The evolutionary role of epicardial fat has been traditionally considered to be the mechanical cushioning of the heart and coronaries, the thermal insulation of the heart and the hosting of ganglia for its innervation.4 However, recent evidence suggests that there may be more to it. For example, ectopic adiposity and accumulation of epicardial fat follows obesity phenotypes. Epidemiological evidence also suggests that the volume of epicardial fat is an independent risk factor for atrial fibrillation development, as well as for coronary atherosclerosis.4 In our recent translational studies on human adipose tissue we have demonstrated that there is a cross-talk between the heart/coronaries and epicardial fat. For example, epicardial adipose tissue responds to signals coming from the myocardium (e.g., oxidative stress products), altering its gene expression profile to lower myocardial oxidative stress.5 Similarly, we recently showed that perivascular fat surrounding inflamed coronary arteries contains smaller and less differentiated adipocytes as a result of the local inflammation process, which can be tracked by application of a novel imaging methodology.6
In a similar way, epicardial fat could actively participate in the pathophysiology of acute pericarditis given its close anatomical affinity with the pericardium. Inflammation of the pericardial sac could be regulated by adipokines secreted by epicardial fat. Indeed, our study provided the first evidence for a link between epicardial fat and acute pericarditis.3 The following explanations can be given for this finding:
i. Epicardial adipose tissue phenotype as a marker of pericardial sac inflammation
Non-invasive imaging of epicardial fat and measurement of its mass (volume) serves as a surrogate marker for epicardial fat biology, which cannot be easily studied. Currently, the quantification of epicardial fat volume can be reliably and easily performed by post-processing of computed tomography (CT) or cardiac magnetic resonance (CMR) images in dedicated workstations (Figure 2). A plausible hypothesis for the observed association between epicardial fat volume and pericarditis outcome is that in the setting of a potent local inflammatory response, as in acute pericarditis, epicardial fat adipocytes are de-differentiated. This hypothesis is backed up by our recent observations on human adipocytes: culture of adipocytes with pro-inflammatory cytokines prevents gene expression of adipose tissue differentiation markers and the intracellular accumulation of lipid droplets.6 Moreover, human perivascular adipocytes that are exposed to vascular inflammation in-vivo have a similar gene expression profile and contain small lipid droplets. These observations imply that lower epicardial fat volume could be associated with pericarditis recurrence because it indirectly flags the local inflammation of pericardium, which may have been initiated well before the clinical manifestation of acute pericarditis syndrome (e.g., development of chest pain, fever, and pericardial effusion). Besides, local inflammation cannot be reliably estimated by circulating levels of pro-inflammatory markers (e.g., C-reactive protein or interleukin-6), which do not correlate with local processes at tissue level, rendering novel biomarkers of tissue inflammation indispensable. Thus the imaging of epicardial fat could have a role as a biomarker for the diagnosis or monitoring of pericardial diseases by being a sensitive marker of pericardial inflammation. If this hypothesis holds water, then changes in epicardial fat phenotype could be detectable by non-invasive imaging before the clinical manifestation of pericardial disease.

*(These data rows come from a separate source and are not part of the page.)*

What follows belongs to an exercise in optimizing a design on an open flow for small area and few clock cycles; a production flow would make more cautious choices. The RTL was checked by simulation tests, not by an equivalence proof against the original design.

==> flow/design.v (outline; a module is shown in full before it is edited, if it fits) <==
// module wtsd_mac: 902 lines
// module wtsd_sqlt: 229 lines
// module wtsd_wsum: 224 lines
// module wtsd_sub17: 112 lines
// module wtsd_add20: 132 lines
// module wtsd_near: 327 lines
// module windowed_temperature_stability_detector_top: 196 lines
module windowed_temperature_stability_detector_top (
  input  wire                clk,
  input  wire                rst_n,
  input  wire                cfg_we,
  input  wire  [1:0]         cfg_index,
  input  wire  [15:0]        cfg_wdata,
  input  wire                in_valid,
  output logic               in_stall,
  input  wire                in_command,
  input  wire  signed [15:0] in_temperature,
  output logic               out_valid,
  input  wire                out_stall,
  output logic               out_stable,
  output logic signed [15:0] out_stable_temperature,
  output logic signed [15:0] out_window_mean,
  output logic               out_window_full,
  output logic               out_near_setpoint,
  output logic               out_low_spread
);
  // ...
==> flow/flow/run.sh <==
#!/bin/bash
# Own layout flow: the standard flow, with two changes.
#  1. After the standard synthesis, faflip.py flips the polarity of full-adder
#     cells where that removes inverters (a full adder is self-dual), leaving
#     every register and every port function as synthesized.
#  2. Port buffers use buf_1 and the clock tree skips dummy loads.
# Each step writes its full output to a log file in this folder.
set -euo pipefail
RES=$PWD/orfs/results/$FLOW_PLATFORM/windowed_temperature_stability_detector_top/base
bash standard.sh "$RES/1_2_yosys.v" > 1_synth.log 2>&1
cp "$RES/1_2_yosys.v" 1_2_yosys_standard.v
python3 flow/faflip.py 1_2_yosys_standard.v "$RES/1_2_yosys.v" > faflip.log 2>&1
touch "$RES/1_2_yosys.v"
bash standard.sh \
  "BUFFER_PORTS_ARGS=-buffer_cell sky130_fd_sc_hd__buf_1" \
  "CTS_ARGS=-sink_clustering_enable -repair_clock_nets -buf_list sky130_fd_sc_hd__clkbuf_8 -sink_clustering_size 15 -sink_clustering_max_diameter 60 -dont_use_dummy_load" \
  finish > 2_layout.log 2>&1
==> flow/flow/faflip.py <==
#!/usr/bin/env python3
"""Flip the polarity of full-adder cells in a mapped netlist to cut inverters.

A full adder is self-dual: FA(~a, ~b, ~c) = (~sum, ~cout). For each fa cell we
may take the complemented inputs and treat its outputs as complemented; a
choice is kept when it lowers the number of inverters the netlist needs. The
logic function of every port and register input is unchanged. The choice is
made greedily and then improved by simulated annealing (fixed seed). Last, an
inverting gate whose only load is an inverter becomes the matching
non-inverting gate.

usage: faflip.py in.v out.v
"""
import re
import sys
from collections import defaultdict

src = open(sys.argv[1]).read()
PRE = "sky130_fd_sc_hd__"
cell_re = re.compile(r"^  (" + PRE + r"\w+) +(\\\S+ |\S+) *\((.*?)\n  \);\n", re.S | re.M)
pin_re = re.compile(r"\.(\w+)\((.*?)\)(?:,|\s*$)", re.S | re.M)

m = re.search(r"^module (\S+)\(", src, re.M)
body_start = src.index(";", m.end()) + 1
cells = []
for cm in cell_re.finditer(src):
    typ, name, pins = cm.group(1), cm.group(2).strip(), cm.group(3)
    pl = [(p, n.strip()) for p, n in pin_re.findall(pins)]
    cells.append([typ, name, pl, cm.start(), cm.end()])
assert len(cells) == src.count("  " + PRE), (len(cells), src.count("  " + PRE))
first = cells[0][3]
last = cells[-1][4]
head = src[:first]
tail = src[last:]
assert "assign" not in src[first:last]
between = cell_re.sub("", src[first:last]).strip()
assert between == "", between[:200]

ports = set()
for pm in re.finditer(r"^\s*(input|output)\s+(\[[^\]]*\]\s*)?(\S+);", head, re.M):
    ports.add(pm.group(3))
def is_port(net):
    base = net.split("[")[0].lstrip("\\").strip()
    return base in ports or net in ports

OUTP = {"X", "Y", "Q", "Q_N", "SUM", "COUT"}
def is_inv(t):
    return re.match(PRE + r"(inv|clkinv)_\d+$", t) is not None
FA = PRE + "fa_1"
XOR_T = {PRE + "xor2_1": PRE + "xnor2_1", PRE + "xnor2_1": PRE + "xor2_1",
         PRE + "xor2_2": PRE + "xnor2_2", PRE + "xnor2_2": PRE + "xor2_2",
         PRE + "xor2_4": PRE + "xnor2_4", PRE + "xnor2_4": PRE + "xor2_4",
         }

driver = {}
for i, c in enumerate(cells):
    for p, n in c[2]:
        if p in OUTP:
            driver[n] = (i, p)

inv_of = {}   # output net -> input net
for i, c in enumerate(cells):
    if is_inv(c[0]):
        d = dict(c[2])
        if not is_port(d["Y"]):
            inv_of[d["Y"]] = (i, d["A"])

def root_of(net):
    pol = 0
    while net in inv_of:
        pol ^= 1
        net = inv_of[net][1]
    return net, pol

# consumers: (cell index, pin) of every non-removable-inverter cell input
uses = defaultdict(list)   # root -> list of (cell idx, pin, pol)
for i, c in enumerate(cells):
    if is_inv(c[0]) and dict(c[2])["Y"] in inv_of:
        continue
    for p, n in c[2]:
        if p in OUTP:
            continue
        if re.match(r"^\d+'", n):
            continue
        r, pol = root_of(n)
        uses[r].append((i, p, pol))

fa_idx = [i for i, c in enumerate(cells) if c[0] == FA]
xor_idx = set(i for i, c in enumerate(cells) if c[0] in XOR_T)
flippable = set()
for i in fa_idx:
    d = dict(cells[i][2])
    if not is_port(d["SUM"]) and not is_port(d["COUT"]):
        flippable.add(i)
for i in xor_idx:
    d = dict(cells[i][2])
    outn = [n for p, n in cells[i][2] if p in OUTP][0]
    if not is_port(outn):
        flippable.add(i)
flip = defaultdict(int)

def rootdrv(r):
    d = driver.get(r)
    if d and d[0] in flippable:
        return d[0]
    return None


roots_of_fa = defaultdict(set)
for r, us in uses.items():
    d = rootdrv(r)
    if d is not None:
        roots_of_fa[d].add(r)
    for i, p, pol in us:
        if i in flippable:
            roots_of_fa[i].add(r)
# roots with no users (nets driven but unused)
def need(r):
    d = rootdrv(r)
    q = flip[d] if d is not None else 0
    s = set()
    for i, p, pol in uses.get(r, []):
        if i in xor_idx:
            continue
        want = pol ^ (flip[i] if i in flippable else 0)
        s.add(want ^ q)
    return s

def local_cost(i):
    return sum(1 for r in roots_of_fa[i] if 1 in need(r))

before = sum(1 for r in uses if 1 in need(r))
for it in range(30):
    changed = False
    for i in list(fa_idx) + sorted(xor_idx):
        if i not in flippable:
            continue
        a = local_cost(i)
        flip[i] ^= 1
        b = local_cost(i)
        if b < a:
            changed = True
        else:
            flip[i] ^= 1
    if not changed:
        break
after = sum(1 for r in uses if 1 in need(r))
# simulated annealing from the greedy result (deterministic seed)
import random
rng = random.Random(12345)
cand = [i for i in list(fa_idx) + sorted(xor_idx) if i in flippable]
best = dict(flip)
cur = after
bestc = after
T = 2.0
for step in range(200000):
    i = cand[rng.randrange(len(cand))]
    a = local_cost(i)
    flip[i] ^= 1
    b = local_cost(i)
    dlt = b - a
    if dlt <= 0 or rng.random() < pow(2.718, -dlt / T):
        cur += dlt
        if cur < bestc:
            bestc = cur
            best = dict(flip)
    else:
        flip[i] ^= 1
    T = max(0.05, T * 0.99997)
flip.clear()
flip.update(best)
after = sum(1 for r in uses if 1 in need(r))

def esc(n):
    return n + " " if n.startswith("\\") else n


# rebuild connections
newcells = []
ninv = 0
inv_net = {}
def inv_name(r):
    global ninv
    if r not in inv_net:
        ninv += 1
        inv_net[r] = f"_faflip_n{ninv}_"
    return inv_net[r]
conn = {}  # (cell idx, pin) -> net
xpar = defaultdict(int)  # xor cells: parity of inverted inputs taken
for r, us in uses.items():
    d = rootdrv(r)
    q = flip[d] if d is not None else 0
    for i, p, pol in us:
        if i in xor_idx:
            conn[(i, p)] = r
            xpar[i] ^= pol ^ q
            continue
        want = pol ^ (flip[i] if i in flippable else 0)
        conn[(i, p)] = inv_name(r) if want ^ q else r
ntog = 0
for i in xor_idx:
    if xpar[i] ^ (flip[i] if i in flippable else 0):
        cells[i][0] = XOR_T[cells[i][0]]
        cells[i][2] = [({"X": "Y", "Y": "X"}.get(p, p), n) for p, n in cells[i][2]]
        ntog += 1
removed = set(i for i, c in enumerate(cells) if is_inv(c[0]) and dict(c[2])["Y"] in inv_of)

# an inverting gate whose only load is an inverter becomes the
# non-inverting gate of the same inputs, driving the inverter's net
MERGE = {"nand2_1": "and2_0", "nor2_1": "or2_0", "nand3_1": "and3_1",
         "nor3_1": "or3_1", "o21ai_0": "o21a_1", "a21oi_1": "a21o_1",
         "o22ai_1": "o22a_1", "a22oi_1": "a22o_1", "nand4_1": "and4_1"}
newinv = []  # (A net, Y net) of the inverters added above
for k, (r, n) in enumerate(inv_net.items()):
    newinv.append([r, n])
loads2 = defaultdict(int)
for i, c in enumerate(cells):
    if i in removed:
        continue
    for p, n in c[2]:
        if p not in OUTP:
            loads2[conn.get((i, p), n)] += 1
for a, y in newinv:
    loads2[a] += 1
drv2 = {}
for i, c in enumerate(cells):
    if i in removed:
        continue
    for p, n in c[2]:
        if p in OUTP:
            drv2[n] = i
nmerge = 0
for k, (a, y) in enumerate(newinv):
    i = drv2.get(a)
    if i is None or loads2[a] != 1 or is_port(a):
        continue
    t = cells[i][0][len(PRE):]
    if t not in MERGE:
        continue
    cells[i][0] = PRE + MERGE[t]
    cells[i][2] = [(("X" if p == "Y" else p), (y if p == "Y" else n)) for p, n in cells[i][2]]
    newinv[k] = None
    nmerge += 1

out = [head.rstrip("\n") + "\n"]
decl = []
for r, n in inv_net.items():
    decl.append(f"  wire {n};\n")
# declarations go before the first cell
out.append("".join(decl))
for i, c in enumerate(cells):
    if i in removed:
        continue
    pl = []
    for p, n in c[2]:
        if p not in OUTP and (i, p) in conn:
            n = conn[(i, p)]
        pl.append(f"    .{p}({esc(n)})")
    out.append(f"  {c[0]} {esc(c[1])} (\n" + ",\n".join(pl) + "\n  );\n")
for k, e in enumerate(newinv):
    if e is None:
        continue
    r, n = e
    out.append(f"  {PRE}inv_1 _faflip_i{k+1}_ (\n    .A({esc(r)}),\n    .Y({n})\n  );\n")
print(f"faflip: {nmerge} inverting gates merged with their inverter")
out.append(tail)
open(sys.argv[2], "w").write("".join(out))
nflip = sum(flip[i] for i in fa_idx)
print(f"faflip: {len(xor_idx)} xor cells, {ntog} changed type")
print(f"faflip: {len(fa_idx)} fa cells, {nflip} flipped; inverters {len(removed)} removed, {len(inv_net)} added "
      f"(model {before} -> {after})")
==> flow/standard.sh <==
#!/bin/bash
# synth_recipe.tcl (not shown) runs the flow's synth.tcl, then flattens the netlist and writes it again
# the make line also repeats each setting of config.mk as NAME=value (left out here)
make -C /OpenROAD-flow-scripts/flow DESIGN_CONFIG=/design/flow/config.mk WORK_HOME=/design/flow/orfs CLKGATE_MAP_FILE= SYNTH_SCRIPT=/design/flow/synth_recipe.tcl "${@:-finish}"
==> flow/config.mk <==
export PLATFORM = sky130hd
export DESIGN_NAME = windowed_temperature_stability_detector_top
export DESIGN_NICKNAME = windowed_temperature_stability_detector_top
export VERILOG_FILES = /design/flow/design.v
export SDC_FILE = /design/flow/constraint.sdc
export NUM_CORES = 4
export LEC_CHECK = 0
export ABC_AREA = 1
export CAP_MARGIN = 20
export CORE_MARGIN = 2
export CORE_UTILIZATION = 65
export CTS_BUF_LIST = sky130_fd_sc_hd__clkbuf_8
export CTS_CLUSTER_DIAMETER = 60
export CTS_CLUSTER_SIZE = 15
export SLEW_MARGIN = 20
==> flow/constraint.sdc <==
create_clock -name core_clock -period 8.5 [get_ports {clk}]
set_input_delay 1.7000 -clock core_clock [delete_from_list [all_inputs] [get_ports {clk}]]
set_output_delay 1.7000 -clock core_clock [all_outputs]
set_load 0.01 [all_outputs]
==> impl_metrics.csv, run 1 <==
group,metric,value,unit
clock_tree,clockBufferDepth,3,
placed_design,place_congestion,0.905,
cells_and_area,drive_above_1_share,0.0522,
worst_hold_path,hold_start,"ring[14][9]",
timing,max_slew_margin,0.244,
timing,rsz0062_at_grt,"no",
global_route,grt_pass1_vias,20200,
outcome,outcome,"timing/DRC/antenna clean",
floorplanning,tapCellCount,539,
drt,drtIter0Drc,1666,
global_route,use_met2,0.489,
global_route,gr-max-usage-layer,"met2",
worst_setup_path,crit_arrival,8310,ps
floorplanning,start_util,0.660,
drt,topRoutingLayerUsed,"met4",
cells_and_area,num-nets-final,3424,
clock_tree,cts_made_buffers,41,
worst_setup_path,ff2ff_setup_slack,1330,ps
worst_hold_path,hold_path_class,"register to register",
timing,post-route-period-util,0.915,
placed_design,hpwl,50200,um
cells_and_area,nClkBuffers,41,
cells_and_area,seq_area,9120,um^2
drt,wl,64200,um
worst_setup_path,endpoint_kind,"register",
placed_design,place_inst,3387,
Testbench counts, summed over its fixed seeds: cycles 24,016.
==> run 2: changes to the inputs <==
==> flow/flow/run.sh (replaced) <==
#!/bin/bash
# Own layout flow: the standard flow, with three changes.
#  1. Synthesis is the standard script (synth_recipe.tcl and ORFS synth.tcl),
#     except that the final ABC mapping uses flow/abc_area_nosize.script
#     (area mapping without ABC's own gate sizing); the registers are the
#     same as in the standard synthesis.
#  2. After synthesis, faflip.py flips the polarity of full-adder and xor
#     cells where that removes inverters, leaving every register and every
#     port function as synthesized.
#  3. Port buffers use buf_1 and the clock tree skips dummy loads.
# Each step writes its full output to a log file in this folder.
set -euo pipefail
RES=$PWD/orfs/results/$FLOW_PLATFORM/windowed_temperature_stability_detector_top/base
ABCS=$PWD/flow/abc_area_nosize.script
sed 's#^  log_cmd abc {\*}$abc_args$#  set abc_args [lreplace $abc_args 1 1 '"$ABCS"']\n  log_cmd abc {*}$abc_args#' \
  "$FLOW_HOME/scripts/synth.tcl" > synth_own.tcl
grep -q "$ABCS" synth_own.tcl
sed 's#^source $::env(SCRIPTS_DIR)/synth.tcl$#source '"$PWD"'/synth_own.tcl#' synth_recipe.tcl > synth_recipe_own.tcl
grep -q "synth_own.tcl" synth_recipe_own.tcl
bash standard.sh "SYNTH_SCRIPT=$PWD/synth_recipe_own.tcl" "$RES/1_2_yosys.v" > 1_synth.log 2>&1
cp "$RES/1_2_yosys.v" 1_2_yosys_synth.v
python3 flow/faflip.py 1_2_yosys_synth.v "$RES/1_2_yosys.v" > faflip.log 2>&1
touch "$RES/1_2_yosys.v"
bash standard.sh \
  "SYNTH_SCRIPT=$PWD/synth_recipe_own.tcl" \
  "BUFFER_PORTS_ARGS=-buffer_cell sky130_fd_sc_hd__buf_1" \
  "CTS_ARGS=-sink_clustering_enable -repair_clock_nets -buf_list sky130_fd_sc_hd__clkbuf_8 -sink_clustering_size 15 -sink_clustering_max_diameter 60 -dont_use_dummy_load" \
  finish > 2_layout.log 2>&1
==> flow/flow/abc_area_nosize.script (new file) <==
strash
dch
map -B 0.9
topo
stime -c
==> run 2 against run 1 <==
Against the previous run:
- still clean on timing, DRC and antenna
- final cell count increased by 0.47%
- non-clock buffer count is 22 higher
- synthesized area down 2.9%
- clock skew is 27 ps lower
- global-route usage up 1.3 points
- critical path type unchanged
- largest cell class unchanged
==> impl_metrics.csv, run 2 <==
group,metric,value,unit
worst_setup_path,crit_top_cell,"fa_1",
clock_tree,cts_sinks,449,
worst_setup_path,crit_fanout,19,
synthesis,syn_inst,2746,
cells_and_area,fillers,3094,
floorplanning,die_h,208,um
clock_tree,cts_made_buffers,43,
floorplanning,dieWidth,208,um
clock_tree,cts_hold_buf,0,
worst_hold_path,holdPathStages,0,
worst_setup_path,startpoint_type,"primary input",
worst_setup_path,worstSetupPathType,"primary input to register",
placed_design,io_buffers,77,
clock_tree,cts_root_buffer,"clkbuf_8",
cells_and_area,final_cell_mix,"dfxtp_1, inv_1, nand2_1, fa_1, ha_1",
drt,avgRoutedWirePerCell,19.3,um
drt,vias,20000,
global_route,grt_max_degree,49,
placed_design,place_congestion,0.941,
cells_and_area,largest_reg_flops,272,
global_route,antenna_found_initial,0,
floorplanning,rows,74,
worst_setup_path,endpoint_kind,"register",
global_route,grt_overflow,0,
drt,route.detailed.drc,0,
global_route,grt.total_usage,0.314,
timing,fin_setup_tns,0,ps
worst_setup_path,crit_arrival,8460,ps
worst_setup_path,crit_slowest_cell,"fa_1",
synthesis,syn_nets,3278,
cells_and_area,layout_commonest_cell,"dfxtp_1",
timing,worstMarginPinSlew,1090,ps
timing,max_slew_margin,0.277,
clock_tree,clkTransAtPathRegs,80,ps
synthesis,syn_area,27000,um^2
clock_tree,postCtsSetupBuffers,0,
worst_setup_path,cp.required,9040,ps
synthesis,avgSynthCellArea,9.82,um^2
floorplanning,dieArea,43100,um^2
cells_and_area,largest_register,"ring",
worst_setup_path,timing.rr.start,"gap_r[0]",
worst_hold_path,hold_start,"ring[14][8]",
floorplanning,design.core.area,40900,um^2
clock_tree,cts-resized-gates,0,
drt,drtIter0Drc,1534,
cells_and_area,area.growth.synth_to_final,7.25,%
synthesis,yosys_warnings,2,
placed_design,hpwl,51800,um
drt,postRouteAntennaNets,0,
cells_and_area,reg.largest.list,"ring: 272 flops, spr_r: 38 flops, w_r: 22 flops",
cells_and_area,drive_above_1_share,0.0501,
cells_and_area,diodes,0,
global_route,grt_pass1_wl,107000,um
worst_hold_path,min_to,"ring[15][8]",
timing,period_minus_slack,7920,ps
drt,routed_via_density,5.80,
timing,rsz0062_at_grt,"no",
worst_setup_path,rr_endpoint,"spr_r[37]",
floorplanning,io_pins,78,
global_route,grt_pass1_vias,20300,
flow_run,drv_cap,0,
clock_tree,cts_tree,"yes",
outcome,outcome,"timing/DRC/antenna clean",
drt,first_pass_iters,6,
timing,post-route-period-util,0.932,
timing,slew_viol_final,0,
cells_and_area,num-nets-final,3448,
timing,finalSetupViolations,0,
worst_hold_path,hold_path_class,"register to register",
timing,fin_skew,58.6,ps
clock_tree,clockBufferDepth,3,
worst_setup_path,reg2regPathDepth,31,
placed_design,dpl_worst_slack,81.0,ps
timing,fmax,126,MHz
floorplanning,start_util,0.659,
clock_tree,insertion_delay,640,ps
timing,setup_slack,580,ps
drt,wl,66600,um
clock_tree,htreeDepth,2,
worst_setup_path,ff2ff_setup_slack,1120,ps
timing,final_hold_viol_count,0,
worst_setup_path,max_stage_delay,530,ps
## run 2: layout make-up
type,count,area (um^2),area share
clock buffer,43,592,0.0205
timing repair buffer,141,803,0.0278
multi-input combinational,1926,16400,0.567
sequential,449,9120,0.315
inverter,355,1330,0.0461
tap,532,666,0.0230
## run 2: how the worst max path moves through the flow
stage / from / to / slack, ps / depth (start not counted)
after floorplan: out_stall / spr_r[37] / 240 / 27
final: out_stall / spr_r[37] / 580 / 30
after global placement: out_stall / spr_r[37] / 240 / 30
after CTS: out_stall / spr_r[37] / 710 / 30
after detailed placement: out_stall / spr_r[37] / 80 / 30
after global routing: out_stall / spr_r[37] / 170 / 30
## run 2: worst max-delay path: cells and delay by family
family,cells,cell delay [ps]
adder cells (fa/ha/maj),7,2990
AO/OA/AOI/OAI,8,1580
AND/OR/NAND/NOR,7,930
buffers and inverters,5,650
XOR/XNOR,3,600
## run 2: metal layers
| metal | global-route usage | vias to the layer above | wire length [um] |
|---|---|---|---|
| met5 | 0 | - | 0 |
| met4 | 0.139 | 0 | 3250 |
| met3 | 0.0448 | 155 | 3910 |
| met2 | 0.514 | 708 | 31100 |
| met1 | 0.418 | 9781 | 28300 |
| li1 | - | 9343 | - |
## run 2: per-stage QoR
step	hold slack [ps]	area (um^2)	util	instances
floorplan	310	27000	-	2746
global placement	311	28300	0.691	3402
detailed placement	312	28300	0.691	3402
CTS	326	28900	0.706	3445
global route	327	28900	0.706	3446
finish	314	28900	0.706	3446
==> run 3: changes to the inputs <==
==> flow/flow/abc_area_nosize.script (replaced) <==
strash
dch
map -B 0.9
topo
stime -c
buffer -c
dnsize -c
==> run 3 against run 2 <==
Against the previous run:
- synthesized cell count up 4.5%
- routed wire length down 3.4%
- flip-flop and latch count unchanged
- setup slack better by 63 ps
- hold slack worse by 11 ps
- die area up 1.6%
- global-route usage down 0.84 points
- core utilization down 1.5 points
- maximum frequency up 0.81%
- register-to-register slack better by 180 ps
- critical endpoint is now out_stable_temperature[5]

ii. Regulation of pericardial sac inflammation by secreted adipokines or immune cells hosted in epicardial adipose tissue
Apart from having a role as a diagnostic or prognostic biomarker, epicardial fat could be also causally linked with pericardial sac inflammation and therefore constitute a rational therapeutic target against pericardial diseases. Secretory products of epicardial fat could be responsible for the initiation and the regulation of pericarditis-related inflammation.4 This is plausible given the role of adipose tissue in immunometabolism and the plethora of immune cells (M1/M2 macrophages, CD4+ and T-helper cells, etc.) hosted in the stromal vascular fraction of human adipose tissue.4 Indeed epicardial fat could be the gateway via which inflammatory cells migrate to the pericardial cavity, and contribute to pericarditis development. Thus in a radical re-appraisal of acute pericarditis syndrome, the latter could be considered a disease of epicardial adipose tissue, completely changing our notion of this clinical entity. Another less appealing theory is that the fat phenotype associated with a low epicardial fat volume could serve as a favorable (anatomical, endocrine or immunological) milieu for the perpetuation of the inflammation of the adjacent pericardial sac. These concepts are schematically summarized in Figure 3.
Unfortunately, to date experimental or clinical studies in this field are scarce. Given the translational outlook of epicardial adipose tissue as an active player in cardiac disease pathogenesis and the robust epidemiological evidence supporting a role of epicardial fat as a risk factor for atrial fibrillation or coronary atherosclerosis, its possible role in pericarditis pathogenesis cannot be overlooked. Future studies should further explore the role of epicardial fat in pericardial disease pathogenesis. The establishment of links between epicardial fat and pericardial diseases is expected to have important ramifications for the diagnosis, monitoring and therapeutic approach of patients with pericardial diseases and the findings of future research in the field are long anticipated.
- Cremer PC, Kumar A, Kontzias A, et al. Complicated pericarditis: understanding risk factors and pathophysiology to inform imaging and treatment. J Am Coll Cardiol 2016;68:2311-28.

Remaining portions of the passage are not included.